State Watch

Texas narrowly avoids blackouts as heat stretches on

Oppressive heat, failing natural gas plants and sluggish winds are driving the Texas grid into emergency territory.

Available supplies are expected to fall to within 400 megawatts of demand by 8 p.m. Thursday — possibly triggering emergency responses.

The state had a close call Wednesday evening, when it hit an electric demand of 82,705 megawatts — the highest of any September in history.

That triggered the Energy Reliability Council of Texas (ERCOT) — to declare emergency measures for the first time since the 2021 ice storms.

This is an automatic step taken whenever state electric demand comes within 1,750 megawatts of outstripping supply and continued to trend downward.


At that level of urgency, the ERCOT tries to cut demand to the bone — largely through voluntary agreements and conservation — throwing all remaining power-generating resources at the grid.

On Wednesday evening, this worked; Texas made it through the bottleneck without rolling blackouts — which ERCOT’s emergency plan calls for if demand doesn’t fall in time. 

The late-season power crunch comes amid a long string of broken records following years of rapidly growing demand. Last summer, the grid hit 11 new all-time peak demand records, eventually topping out at 80,148 megawatts in July.

These numbers have only increased. In 2023, the state has broken a string of 10 all-time records — finally topping out in mid-August at 85,535 megawatts.

ERCOT’s president cast the demand crunch as the result of protracted heat butting up against the daily ebb and flow of renewables production.

“High demand, lower wind generation, and the declining solar generation during sunset led to lower operating reserves on the grid and eventually contributed to lower frequency,” precipitating the emergency declaration, Pablo Vegas, ERCOT president and CEO, said Wednesday.

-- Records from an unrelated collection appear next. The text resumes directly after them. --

File: src/rtl/strand_select_stage.sv
// strand_select_stage: round-robin issue arbiter across per-strand FSMs plus the
// single pipeline register that feeds decode. Owns decode-side stall and
// per-strand flush handling for the registered slot.
//
// Optional build feature: define STRAND_SELECT_PERF_EN to add internal 64-bit
// performance counters (idle_cycle_count, stall_cycle_count, issue_count[n]).
// Ports and functional behaviour are identical with or without it.
//
// Handshake: issue_request_i[n] is strand n's "valid"; ~stall_i is decode's
// "ready". A transfer happens only on a cycle where grant_o[n]=1, which implies
// request, no flush on that strand, and ready. The slot never changes while
// stall_i=1 except for a flush of the strand that owns it.
module strand_select_stage #(
    parameter int NUM_STRANDS = 4,
    parameter int SID_WIDTH   = 2
) (
    input  logic                      clk,
    input  logic                      reset,
    input  logic [NUM_STRANDS-1:0]    issue_request_i,
    input  logic [32*NUM_STRANDS-1:0] instruction_i,
    input  logic [32*NUM_STRANDS-1:0] pc_i,
    input  logic [4*NUM_STRANDS-1:0]  reg_lane_select_i,
    input  logic [32*NUM_STRANDS-1:0] strided_offset_i,
    input  logic [NUM_STRANDS-1:0]    flush_i,
    input  logic                      stall_i,
    output logic [NUM_STRANDS-1:0]    grant_o,
    output logic                      instruction_valid_o,
    output logic [31:0]               instruction_o,
    output logic [31:0]               pc_o,
    output logic [3:0]                reg_lane_select_o,
    output logic [31:0]               strided_offset_o,
    output logic [SID_WIDTH-1:0]      strand_id_o
);

    logic [NUM_STRANDS-1:0] eligible;
    logic [SID_WIDTH-1:0]   last_q, last_d;
    logic [SID_WIDTH-1:0]   probe;
    logic [SID_WIDTH-1:0]   winner;
    logic                   found;
    logic                   grant_valid;

    logic                   valid_q, valid_d;
    logic [31:0]            instr_q, instr_d;
    logic [31:0]            pc_q, pc_d;
    logic [3:0]             lane_q, lane_d;
    logic [31:0]            off_q, off_d;
    logic [SID_WIDTH-1:0]   sid_q, sid_d;

    // Round-robin search starting one past the last winner; ids wrap naturally
    // because NUM_STRANDS is a power of two equal to 2**SID_WIDTH.
    always_comb begin
        eligible = issue_request_i & ~flush_i;
        winner   = '0;
        found    = 1'b0;
        probe    = '0;
        for (int i = 1; i <= NUM_STRANDS; i++) begin
            probe = last_q + SID_WIDTH'(i);
            if (!found && eligible[probe]) begin
                found  = 1'b1;
                winner = probe;
            end
        end
        grant_valid = found & ~stall_i & ~reset;
        grant_o     = grant_valid ? (NUM_STRANDS'(1) << winner) : '0;
        last_d      = grant_valid ? winner : last_q;
    end

    // Next-state of the decode slot: capture beats flush, flush beats stall.
    always_comb begin
        valid_d = valid_q;
        instr_d = instr_q;
        pc_d    = pc_q;
        lane_d  = lane_q;
        off_d   = off_q;
        sid_d   = sid_q;
        if (grant_valid) begin
            valid_d = 1'b1;
            instr_d = instruction_i[32*winner +: 32];
            pc_d    = pc_i[32*winner +: 32];
            lane_d  = reg_lane_select_i[4*winner +: 4];
            off_d   = strided_offset_i[32*winner +: 32];
            sid_d   = winner;
        end else if (!stall_i) begin
            valid_d = 1'b0;
            instr_d = '0;
        end else if (valid_q && flush_i[sid_q]) begin
            valid_d = 1'b0;
            instr_d = '0;
        end
    end

    // Slot and priority pointer registers; pointer resets so strand 0 goes first.
    always_ff @(posedge clk or posedge reset) begin
        if (reset) begin
            last_q  <= SID_WIDTH'(NUM_STRANDS - 1);
            valid_q <= 1'b0;
            instr_q <= '0;
            pc_q    <= '0;
            lane_q  <= '0;
            off_q   <= '0;
            sid_q   <= '0;
        end else begin
            last_q  <= last_d;
            valid_q <= valid_d;
            instr_q <= instr_d;
            pc_q    <= pc_d;
            lane_q  <= lane_d;
            off_q   <= off_d;
            sid_q   <= sid_d;
        end
    end

    assign instruction_valid_o = valid_q;
    assign instruction_o       = instr_q;
    assign pc_o                = pc_q;
    assign reg_lane_select_o   = lane_q;
    assign strided_offset_o    = off_q;
    assign strand_id_o         = sid_q;

`ifdef STRAND_SELECT_PERF_EN
    logic [63:0] idle_cycle_count;
    logic [63:0] stall_cycle_count;
    logic [63:0] issue_count [NUM_STRANDS];

    // Utilisation counters: idle = ready but nothing issued, stall = not ready.
    always_ff @(posedge clk or posedge reset) begin
        if (reset) begin
            idle_cycle_count  <= '0;
            stall_cycle_count <= '0;
            for (int n = 0; n < NUM_STRANDS; n++) begin
                issue_count[n] <= '0;
            end
        end else begin
            if (stall_i) begin
                stall_cycle_count <= stall_cycle_count + 64'd1;
            end else if (!grant_valid) begin
                idle_cycle_count <= idle_cycle_count + 64'd1;
            end
            if (grant_valid) begin
                issue_count[winner] <= issue_count[winner] + 64'd1;
            end
        end
    end
`endif

endmodule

The high temperatures have suppressed wind speeds, and with heat lasting late into the night — rather than, as was once common in the state, dropping off when it gets dark — electric demand is staying high even as evening cuts production from the state’s rapidly growing solar sector.

The state’s plan to maintain its grid largely rests on the construction of a new fleet of fossil fuel-burning power plants.

In late August, a “high level of unexpected” outages at fossil fuel power plants drove ERCOT to demand conservation measures.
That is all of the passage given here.